Excerpted records:
--- src/rtl/mod_regn_piso_db.sv ---
// Double-buffered (ping-pong) parallel-in serial-out register: N lanes of W bits per word.
// Defining MOD_REGN_PISO_LAST_EN adds the o_last output flagging the final lane of a word.
module mod_regn_piso_db #(
    parameter int N = 16,
    parameter int W = 8
) (
    input  logic                clk,
    input  logic                resetn,
    input  logic [N-1:0][W-1:0] i,
    input  logic                wr_en,
    output logic                wr_rdy,
    input  logic                req_fifo,
    output logic [W-1:0]        o,
    output logic                o_valid,
    output logic                reg_empty,
    output logic                reg_full
`ifdef MOD_REGN_PISO_LAST_EN
    ,
    output logic                o_last
`endif
);

    localparam int            CW        = $clog2(N);
    localparam logic [CW-1:0] LAST_LANE = CW'(N - 1);

    logic [N-1:0][W-1:0] bank0_q;
    logic [N-1:0][W-1:0] bank1_q;
    logic [1:0]          occ_q;
    logic [1:0]          occ_d;
    logic                wr_ptr_q;
    logic                wr_ptr_d;
    logic                rd_ptr_q;
    logic                rd_ptr_d;
    logic [CW-1:0]       n_read_q;
    logic [CW-1:0]       n_read_d;
    logic                load;
    logic                xfer;
    logic                at_last;

    // Every output decodes registered state only; req_fifo never reaches wr_rdy.
    assign wr_rdy    = ~(occ_q[0] & occ_q[1]);
    assign o_valid   = occ_q[rd_ptr_q];
    assign o         = rd_ptr_q ? bank1_q[n_read_q] : bank0_q[n_read_q];
    assign reg_empty = ~occ_q[0] & ~occ_q[1];
    assign reg_full  = occ_q[0] & occ_q[1];

    assign load    = wr_en & wr_rdy;
    assign xfer    = req_fifo & o_valid;
    assign at_last = (n_read_q == LAST_LANE);

`ifdef MOD_REGN_PISO_LAST_EN
    assign o_last = o_valid & at_last;
`endif

    always_comb begin
        // NOTE: each variable gets a default first so no path leaves it unassigned (no latch).
        occ_d    = occ_q;
        wr_ptr_d = wr_ptr_q;
        rd_ptr_d = rd_ptr_q;
        n_read_d = n_read_q;

        if (xfer) begin
            if (at_last) begin
                n_read_d        = '0;
                occ_d[rd_ptr_q] = 1'b0;
                rd_ptr_d        = ~rd_ptr_q;
            end else begin
                n_read_d = n_read_q + CW'(1);
            end
        end

        // A load only happens with a free bank, which is never the bank being read out,
        // so it cannot collide with the occupied-flag clear above.
        if (load) begin
            occ_d[wr_ptr_q] = 1'b1;
            wr_ptr_d        = ~wr_ptr_q;
        end
    end

    // NOTE: sequential state uses non-blocking assignments so every register samples pre-edge values.
    always_ff @(posedge clk or negedge resetn) begin
        if (!resetn) begin
            occ_q    <= '0;
            wr_ptr_q <= 1'b0;
            rd_ptr_q <= 1'b0;
            n_read_q <= '0;
        end else begin
            occ_q    <= occ_d;
            wr_ptr_q <= wr_ptr_d;
            rd_ptr_q <= rd_ptr_d;
            n_read_q <= n_read_d;
        end
    end

    // NOTE: the data banks are reset as well, so o reads 0 straight out of reset.
    always_ff @(posedge clk or negedge resetn) begin
        if (!resetn) begin
            bank0_q <= '0;
            bank1_q <= '0;
        end else begin
            if (load && !wr_ptr_q) bank0_q <= i;
            if (load && wr_ptr_q)  bank1_q <= i;
        end
    end

endmodule
--- config.mk ---
export PLATFORM = sky130hd
export DESIGN_NAME = mod_regn_piso_db
export DESIGN_NICKNAME = d
export VERILOG_FILES = /design/src/rtl/mod_regn_piso_db.sv
export SDC_FILE = /design/constraint.sdc
export NUM_CORES = 1
export LEC_CHECK = 0
export ABC_AREA = 1
export BUFFER_PORTS_ARGS = -buffer_cell sky130_fd_sc_hd__buf_2
export CORE_ASPECT_RATIO = 1.1
export CORE_UTILIZATION = 57
export DETAILED_ROUTE_END_ITERATION = 8
export GPL_TIMING_DRIVEN = 0
export MAX_ROUTING_LAYER = met4
export PLACE_DENSITY = 0.81
export SLEW_MARGIN = 10
export SYNTH_ARGS = -nofsm -noshare
export SYNTH_HDL_FRONTEND = slang
export SYNTH_SLANG_ARGS = --single-unit
--- constraint.sdc ---
create_clock -name clk -period 3.2 [get_ports clk]
set_input_delay 0.48 -clock clk [delete_from_list [all_inputs] [get_ports clk]]
set_output_delay 0.48 -clock clk [all_outputs]
set_load 0.05 [all_outputs]
Word-level counts from Yosys, hierarchy flattened
Index checks and enable logic that the tools add are counted.
{"block": "totals", "out_inout_bits": 12, "reg_bits": 264, "in_bits": 132}
{"block": "classes", "muxes": 15, "eq_ne": 1, "n_addsub": 1, "n_reduce_logical": 6, "bitwise_logic": 12, "n_lt_le_gt_ge": 5}
{"cell": "8-bit binary-select mux with 4-bit select", "n": 2}
{"cell": "8-bit two-way mux", "n": 3}
{"cell": "2-bit two-way mux", "n": 3}
{"cell": "4-bit by 5-bit less-than comparator with 1-bit output (second input constant)", "n": 1}
{"cell": "1-bit inverter", "n": 5}
{"cell": "4-bit by 1-bit adder with 4-bit output (second input constant)", "n": 1}
{"cell": "1-bit bitwise AND", "n": 4}
{"cell": "4-bit equality test (second input constant)", "n": 1}
{"cell": "1-bit logical AND", "n": 4}
{"cell": "1-bit by 2-bit less-than comparator with 1-bit output (second input constant)", "n": 2}
{"cell": "1-bit two-way mux", "n": 4}
{"cell": "4-bit two-way mux", "n": 1}
{"cell": "2-bit bitwise AND", "n": 1}
{"cell": "1-bit demux with 1-bit select", "n": 2}
{"cell": "1-bit >= comparator (second input constant)", "n": 2}
{"cell": "2-bit inverter", "n": 1}
{"cell": "2-bit bitwise OR", "n": 1}
{"cell": "2-bit AND reduction", "n": 1}
{"cell": "1-bit logical NOT", "n": 1}

Longest topological paths before layout
{"block": "depth", "word_depth": 10, "depth_mapped": 11, "mapped_depth_nobuf": 9}

Worst setup path after synthesis
No wires, ideal clock.
{"block": "synth_path", "path_kind": "register to output", "from": "register n_read_q[0]", "to": "output port o[0]", "setup_slack_ns": 1.221, "arrival_time_ns": 1.499, "path_stages_with_launch": 12, "path_cell_list": "dfrtp_1 > inv_2 > buf_2 > buf_2 > nand2_1 > nand2_1 > nand2_1 > nand3_1 > nand3_1 > nand2_1 > nand2_1 > inv_1"}
{"block": "synth_via", "elab_chain_cells": 3}
{"element": "from (decl)", "line_no": "34", "source": "logic [CW-1:0] n_read_q;"}
{"element": "from (signal assigned)", "line_no": "91", "source": "n_read_q <= n_read_d;"}
{"element": "8-bit binary-select mux with 4-bit select", "line_no": "43", "source": "assign o = rd_ptr_q ? bank1_q[n_read_q] : bank0_q[n_read_q];"}
{"element": "8-bit two-way mux (implied by the code)", "line_no": "43"}
{"element": "8-bit two-way mux *", "line_no": "43"}
{"element": "to (decl)", "line_no": "13", "source": "output logic [W-1:0] o,"}
Mark *: on every way between the ends. The rest lies on a longest branch, timed or not. The select of a mux whose other input is x is not followed.

Worst setup path after layout
{"block": "layout_path", "from": "register n_read_q[0]", "to": "output port o[4]"}
The elaborated chain is that of the path after synthesis.

==> metrics.md <==
| Metric | Value |
|---|---|
| DIE AREA | around 0.024 mm^2 |
| Max Slew Vio Count | 0 |
| RSZ-0062 raised after global routing | no |
| First-pass DRT Iterations | 5 |
| Buffers on Ports | between 100 and 150 |
| Total gr overflow | 0 |
| Area contributors post-synth | dfrtp_1 50%, nand2_1 17%, inv_1 7.4% |
| Gpl congestion | about 0.96 |
| Max cap viols | 0 |
| PwrDens | approximately 1100 mW/mm^2 |
| Total leakage power | between 0.008 and 0.009 uW |
| Synthesized area | around 0.013 mm^2 |
| Layout Skew | 0.00846 ns |
| Area of the core | around 0.023 mm^2 |
| Clock Path Buffers | 3 |
| Critical Path Start Type | flip-flop |
| Count of state elements after synthesis | 264 |
| Drt total wl | 39700 um |
| Wire per inst | 17.9 um |
| Commonest cells post-synth | 620 x nand2_1, 264 x dfrtp_1, 263 x inv_1, 155 x nand3_1, 145 x o21ai_0 |
| Post-CTS Repair Setup Buffers | 0 |
| CP required | ~2.7 ns |
| Largest net degree at the start of global routing | between 100 and 150 |
| Synthesis Warnings | 0 |
| Number of diodes | 0 |
| Synth Net Count | about 1900 |
| Worst skew pair latency | approximately 0.55 ns |
| Hold crit path type | primary input to flip-flop |
| Share of the synthesized area in the top cell type | between 40% and 50% |
| Outcome | finished, final reports clean |
| CTS tree | yes |
| Fraction of layout cells with a size suffix above 1 | 19.6% |
| Row count | 58 |
| Max VDD drop | approximately 550 uV |
| Clock transition at path regs | 0.06 ns |
| Area Overhead vs Synth | 16.4% |
| Net count, final | 2033 |
| # IOs | 144 |
| Design area | about 0.016 mm^2 |
| Tot GR Track Use | between 30% and 40% |
| Antenna violations before repair | 0 |
| Post-route ant nets | 0 |
| CP Max Fanout | 10 |
| CTS Buf Count | 28 |
| Via-to-Cell Ratio | ~5.5 |
| Syn Inst Count | around 1700 |
| Slew margin rel. | about three fifths |
| Clk sinks | ~260 |
| Initial DRC count | roughly 1200 |
| Fmax achieved | ~320 MHz |
| First-pass GRT wire length | 62900 um |
| Worst hold margin | between 0.15 and 0.2 ns |
| Non-Filler Instances | about 2200 |
| Final Hold Fails | 0 |
| Initial core utilization | slightly below 60% |
| Placement Cell Area | 0.0145 mm^2 |
| Netlist cell types | 23 |
| Root Buffer Master | clkbuf_16 |
| Setup slack after layout | ~0.074 ns |
| Tcrit/Tclk final | a little over nine tenths |
| Die Height | 162 um |
| H-tree levels | 1 |
| Asr flop ratio synth | 100% |
| DP Cell Count | 2169 |
| Vias | about 12000 |
| Post-synth top flop | dfrtp_1 |
| Fin Setup TNS | 0 ns |
| Hpwl dp | ~28000 um |
| Worst Path Arrival | ~2.7 ns |
| Most frequent cell after synthesis | nand2_1 |
| Leading area contributor after synthesis | dfrtp_1 |
| Post-place setup slack | 0.633 ns |
| Worst setup path class | flip-flop to output port |
| Vias in the first global route | roughly 12000 |
| Crit end category | output port |
| Post-synth EDFFs | 0 |
| Horiz. Die Dim | ~150 um |
| Final setup vio count | 0 |
| Seq/Total Area, Yosys | between 40% and 50% |
| Avg Synthesized Cell Area | roughly 7.7 um^2 |
| Least-Margin Pin Slew | around 0.6 ns |
| Post-route DRC | 0 |
| Fin crit period | between 3 and 4 ns |
==> final cells by class <==
cell class	instances	area [um^2]
clock inverter	12	191
fill	1950	7420
buffer	106	684
sequential	264	6610
inverter	267	1000
tap	300	375
multi-input combinational	1087	5050
timing repair buffer	146	796
clock buffer	38	800
==> layout by cell type (no fill, tap or decap), types with 8 or more instances in the layout <==
| master | synthesis | layout |
|---|---|---|
| a21oi_1 | 16 | 16 |
| buf_2 | 53 | 188 |
| buf_6 | 26 | 26 |
| clkbuf_1 | 23 | 25 |
| clkbuf_16 | 0 | 29 |
| dfrtp_1 | 264 | 264 |
| inv_1 | 263 | 263 |
| nand2_1 | 620 | 620 |
| nand3_1 | 155 | 155 |
| nor2_1 | 20 | 20 |
| o211ai_1 | 8 | 8 |
| o21ai_0 | 145 | 145 |
| o21ai_1 | 16 | 16 |
| o21ai_2 | 100 | 100 |
==> state kept, by name, indices dropped and copies added (netlist names) <==
signal	flops
rd_ptr_q	1
wr_ptr_q	1
bank1_q	128
n_read_q	4
occ_q	2
bank0_q	128
==> path summary, 6_finish.rpt <==
| check | from | endpoint | slack [ns] | cells after the start |
|---|---|---|---|---|
| worst max-delay path | n_read_q[0]$_DFFE_PN0N_ | o[4] | 0.07 | 11 |
| worst min-delay path | i[75] | bank0_q[75]$_DFFE_PN0P_ | 0.19 | 3 |
| worst max register to register | occ_q[1]$_DFF_PN0_ | bank1_q[10]$_DFFE_PN0P_ | 1.35 | 5 |
| worst min register to register | bank0_q[82]$_DFFE_PN0P_ | bank0_q[82]$_DFFE_PN0P_ | 0.48 | 2 |
| max in group asynchronous | resetn | bank0_q[44]$_DFFE_PN0P_ | 1.87 | 3 |
| min in group asynchronous | resetn | bank1_q[74]$_DFFE_PN0P_ | 0.43 | 2 |
==> metal layers <==
metal | up-vias | wire, um | global-route usage (%)
li1 | 5683 | - | -
met1 | 5749 | 16100 | 47.2
met2 | 607 | 18400 | 54.4
met3 | 103 | 3710 | 5.43
met4 | 0 | 1520 | 13.9
met5 | - | 0 | -
==> cells by family after synthesis <==
kind of cell | share of synthesized area, %
AND/OR/NAND/NOR | 24.0
flip-flops | 49.6
AO/OA/AOI/OAI | 13.7
buffers and inverters | 12.5
XOR/XNOR | 0.131
adder cells (fa/ha/maj) | 0.0938
==> report_power, final <==
part           switching [uW]  leakage, uW  internal [uW]
registers                 885      0.00329           4910
clock network            1370     0.000487           2150
logic                    5590      0.00467           2650
total                    7840      0.00845           9700
==> worst max-delay path, stage by stage, from the launching register on <==
cell	delay [ns]
dfrtp_1	0.42
buf_2	0.24
buf_2	0.37
nand2_1	0.08
nand2_1	0.08
nand2_1	0.07
nand3_1	0.14
nand3_1	0.19
nand2_1	0.11
nand2_1	0.05
inv_1	0.08
buf_2	0.27
==> metrics by stage <==
| step | util (%) | total power [uW] |
|---|---|---|
| after detailed placement | 63.2 | 13800 |
| after floorplan | - | 11300 |
| after CTS | 67.5 | 17300 |
| after global routing | 67.6 | 18700 |
| after global placement | 62.9 | 13500 |
| final | 67.6 | 17500 |
==> repair_timing <==
action	4_1_cts	5_1_grt
setup endpoints to repair	0	8
endpoints found under the hold margin	48	0
resized for setup	0	16
hold buffers	1	0
(Power assumes the default switching activity.)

What you will do: The required output is the line containing "metrics by stage" through the last line of the records above, each copied exactly and nothing more.

Your solution:
==> metrics by stage <==
| step | util (%) | total power [uW] |
|---|---|---|
| after detailed placement | 63.2 | 13800 |
| after floorplan | - | 11300 |
| after CTS | 67.5 | 17300 |
| after global routing | 67.6 | 18700 |
| after global placement | 62.9 | 13500 |
| final | 67.6 | 17500 |
==> repair_timing <==
action	4_1_cts	5_1_grt
setup endpoints to repair	0	8
endpoints found under the hold margin	48	0
resized for setup	0	16
hold buffers	1	0
(Power assumes the default switching activity.)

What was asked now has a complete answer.